Late Breaking News
Legislators Question VA Officials on How Allocated Funds Are Disseminated
- Categorized in: January 2010
WASHINGTON, DC—Congress has managed to nearly double the VA health care system’s budget over the last few years, but is that increase being seen at the local level? As the FY 2010 budget was making its way towards approval, legislators questioned VA officials on how allocated funds are disseminated to the hundreds of VA facilities scattered across the country, and asked whether or not there is a fairer, more efficient way of doing it.
“Some local VA medical centers claim that their allocations from the VISNs have either remained stagnant or have not been proportional to the unprecedented increase in overall funding for VA medical care,” declared Rep Bob Filner, D-CA, at a VA House Committee hearing last month. “We will examine whether the VA has an internal budget control system that is strong enough to track, account for, and safeguard the flow of federal dollars to the local VA medical centers.”
The VERA Model
At the beginning of each fiscal year, VHA prepares operating budget plans for its appropriations accounts.
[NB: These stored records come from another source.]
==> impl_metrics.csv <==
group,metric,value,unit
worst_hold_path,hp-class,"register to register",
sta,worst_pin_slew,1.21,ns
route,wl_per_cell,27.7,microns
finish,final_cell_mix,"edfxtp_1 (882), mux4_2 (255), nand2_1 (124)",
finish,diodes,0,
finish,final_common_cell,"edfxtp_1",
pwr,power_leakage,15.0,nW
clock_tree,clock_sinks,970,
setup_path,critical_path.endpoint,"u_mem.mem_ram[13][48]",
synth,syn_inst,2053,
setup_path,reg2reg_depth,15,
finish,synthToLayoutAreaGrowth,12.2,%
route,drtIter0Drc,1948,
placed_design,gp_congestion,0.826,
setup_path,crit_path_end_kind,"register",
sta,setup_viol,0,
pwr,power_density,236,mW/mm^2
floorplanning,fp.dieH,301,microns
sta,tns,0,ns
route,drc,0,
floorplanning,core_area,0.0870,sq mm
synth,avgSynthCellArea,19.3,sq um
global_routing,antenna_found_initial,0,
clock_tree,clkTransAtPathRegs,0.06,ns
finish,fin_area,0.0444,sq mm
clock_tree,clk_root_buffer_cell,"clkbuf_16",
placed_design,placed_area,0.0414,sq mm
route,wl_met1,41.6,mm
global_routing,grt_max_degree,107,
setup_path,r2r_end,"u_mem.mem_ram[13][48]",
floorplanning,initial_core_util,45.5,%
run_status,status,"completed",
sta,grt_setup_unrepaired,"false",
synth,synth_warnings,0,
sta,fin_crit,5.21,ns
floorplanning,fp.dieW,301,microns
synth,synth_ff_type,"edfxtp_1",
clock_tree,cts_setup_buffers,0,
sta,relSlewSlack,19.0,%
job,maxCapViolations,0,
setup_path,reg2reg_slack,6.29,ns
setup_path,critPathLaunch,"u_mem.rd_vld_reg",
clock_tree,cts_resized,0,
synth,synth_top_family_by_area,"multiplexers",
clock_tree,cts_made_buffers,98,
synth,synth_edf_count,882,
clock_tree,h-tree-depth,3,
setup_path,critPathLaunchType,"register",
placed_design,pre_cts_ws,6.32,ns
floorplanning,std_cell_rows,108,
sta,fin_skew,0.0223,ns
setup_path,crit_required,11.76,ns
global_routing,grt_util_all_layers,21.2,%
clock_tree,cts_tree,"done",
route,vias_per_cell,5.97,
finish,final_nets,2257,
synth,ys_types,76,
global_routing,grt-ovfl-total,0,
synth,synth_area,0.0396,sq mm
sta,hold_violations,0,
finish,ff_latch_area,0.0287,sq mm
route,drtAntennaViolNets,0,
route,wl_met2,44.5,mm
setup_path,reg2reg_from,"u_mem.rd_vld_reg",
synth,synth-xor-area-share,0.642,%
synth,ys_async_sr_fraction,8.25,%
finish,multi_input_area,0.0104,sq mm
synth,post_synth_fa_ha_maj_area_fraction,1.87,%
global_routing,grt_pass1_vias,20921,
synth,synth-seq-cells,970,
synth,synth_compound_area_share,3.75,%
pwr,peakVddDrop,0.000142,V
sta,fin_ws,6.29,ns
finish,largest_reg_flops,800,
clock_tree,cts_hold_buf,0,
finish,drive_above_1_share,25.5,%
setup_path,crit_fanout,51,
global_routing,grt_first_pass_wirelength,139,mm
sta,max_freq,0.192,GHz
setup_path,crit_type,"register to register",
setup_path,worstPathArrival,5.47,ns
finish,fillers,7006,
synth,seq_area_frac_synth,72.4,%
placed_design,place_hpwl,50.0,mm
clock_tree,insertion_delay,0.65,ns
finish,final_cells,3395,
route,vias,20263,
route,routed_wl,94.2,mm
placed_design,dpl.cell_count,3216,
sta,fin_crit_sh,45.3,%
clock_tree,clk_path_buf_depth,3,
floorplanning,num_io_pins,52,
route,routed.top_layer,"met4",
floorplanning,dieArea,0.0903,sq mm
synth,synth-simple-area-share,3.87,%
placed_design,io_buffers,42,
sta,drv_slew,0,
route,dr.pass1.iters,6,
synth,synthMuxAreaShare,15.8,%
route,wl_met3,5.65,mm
--- src/sv/mti_flow.sv ---
// ----------------------------------------------------------------------------
// mti_flow
// Valid chain and per-stage load enables; each stage moves on when it is
// empty or the stage after it moves on.
// ----------------------------------------------------------------------------
module mti_flow (
    input  logic                clk,
    input  logic                rst_n,
    input  logic                in_valid,
    output logic                in_ready,
    input  logic                out_ready,
    output logic                out_valid,
    output mti_pkg::pipe_ctrl_t ctrl
);

    localparam int N = mti_pkg::NUM_STAGES;

    logic [N-1:0] valid_reg;
    logic [N-1:0] valid_next;
    logic [N:0]   stage_ready;
    logic [N-1:0] load;

    always_comb
    begin
        stage_ready[N] = out_ready;
        for (int k = N - 1; k >= 0; k--)
        begin
            stage_ready[k] = !valid_reg[k] || stage_ready[k+1];
        end
        load = stage_ready[N-1:0];
        for (int k = 0; k < N; k++)
        begin
            if (load[k])
            begin
                valid_next[k] = (k == 0) ? in_valid : valid_reg[(k == 0) ? 0 : k - 1];
            end
            else
            begin
                valid_next[k] = valid_reg[k];
            end
        end
    end

    always_ff @(posedge clk or negedge rst_n)
    begin
        if (!rst_n)
        begin
            valid_reg <= '0;
        end
        else
        begin
            valid_reg <= valid_next;
        end
    end

    assign in_ready   = stage_ready[0];
    assign out_valid  = valid_reg[N-1];
    assign ctrl.load  = load;
    assign ctrl.valid = valid_reg;

endmodule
VA’s medical care program is largely funded through three such accounts—medical support, compliance, and medical facilities—as well as collections received from veterans’ health care insurance policies. Most of the appropriation account funding is allocated through the Veterans Equitable Resource Allocation model, which is primarily based on the estimated number of patients treated in each Veterans Integrated Service Network.
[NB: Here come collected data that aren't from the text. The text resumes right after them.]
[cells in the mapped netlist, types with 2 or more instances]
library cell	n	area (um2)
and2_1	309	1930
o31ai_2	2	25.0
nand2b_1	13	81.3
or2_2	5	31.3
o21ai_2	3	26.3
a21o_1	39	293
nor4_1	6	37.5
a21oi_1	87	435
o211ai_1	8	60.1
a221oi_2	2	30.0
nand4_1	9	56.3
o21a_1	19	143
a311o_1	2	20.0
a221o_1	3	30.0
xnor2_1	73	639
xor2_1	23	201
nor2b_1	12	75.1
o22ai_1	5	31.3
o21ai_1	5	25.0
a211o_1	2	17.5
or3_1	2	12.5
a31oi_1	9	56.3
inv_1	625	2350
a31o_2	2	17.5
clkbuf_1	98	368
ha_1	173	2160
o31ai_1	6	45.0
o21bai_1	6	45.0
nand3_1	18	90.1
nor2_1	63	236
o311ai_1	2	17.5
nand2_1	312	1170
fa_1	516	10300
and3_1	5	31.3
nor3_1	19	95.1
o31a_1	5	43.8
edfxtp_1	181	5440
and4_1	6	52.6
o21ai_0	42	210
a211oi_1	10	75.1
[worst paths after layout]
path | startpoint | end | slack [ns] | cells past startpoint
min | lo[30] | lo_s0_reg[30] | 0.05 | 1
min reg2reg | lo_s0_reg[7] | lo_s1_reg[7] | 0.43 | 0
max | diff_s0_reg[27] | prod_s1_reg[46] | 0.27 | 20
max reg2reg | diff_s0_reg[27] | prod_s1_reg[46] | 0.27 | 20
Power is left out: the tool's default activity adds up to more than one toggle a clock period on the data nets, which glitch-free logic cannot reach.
Using the FY2009 budget as an example, Rita Reed, VA’s principal deputy assistant secretary for management, explained the process in detail for legislators. “The appropriations in the three medical accounts totaled almost $41.5 billion, including $1 billion provided by the recovery act. Of the total funding, $31.8 billion was allocated to the 21 VISNs using VERA model,” Reed explained. The balance was allocated outside the VERA model mostly for specific programs.
After each VISN receives its VERA funding, the VISN director is in charge of distributing that funding to each facility in the network using a variety of methods. In FY 2009, the allocation methods used by the 21 VISNs were grouped into four broad categories: two VISNs used a patient workload basis and modified VERA capitation; two VISNs used an adjustment to the prior year’s base; eight VISNs used a combination of patient workload, modified VERA capitation, and adjustment to the prior year’s base; and nine VISNs used other methods.
The philosophy of using a variety of methods at the ground level, Reed said, is that health care is delivered locally and funding priorities should be decided locally.
Flexibility at Ground Level
While some legislators had concerns that there is not one set method of allocation, Michael Finegan, director of VISN 11, defended the system. “They’re not all that different at the end of the day,” noted Finegan, who was director of VISN 4 prior to his current position in VISN 11. “Every network uses some form of workload—whether the VERA workload passed down to facility, or a more current workload, or some case-mix adjusted method. Every network uses some comparison to last year’s budget, so no facility gets too little or too big an increase.”
Performance measures, though, are the same system-wide. “Our executive performance contract is the same for all directors across the system,” Finegan said. Those performance measures include wait times, access to care, quality measures, and satisfaction measures. “It’s very tight-loose-tight,” Finegan said. “We have a very tight budget given to us from Congress, with some discretion as to how we allocate it to facilities. And then we’re held very tightly to the performance measures.”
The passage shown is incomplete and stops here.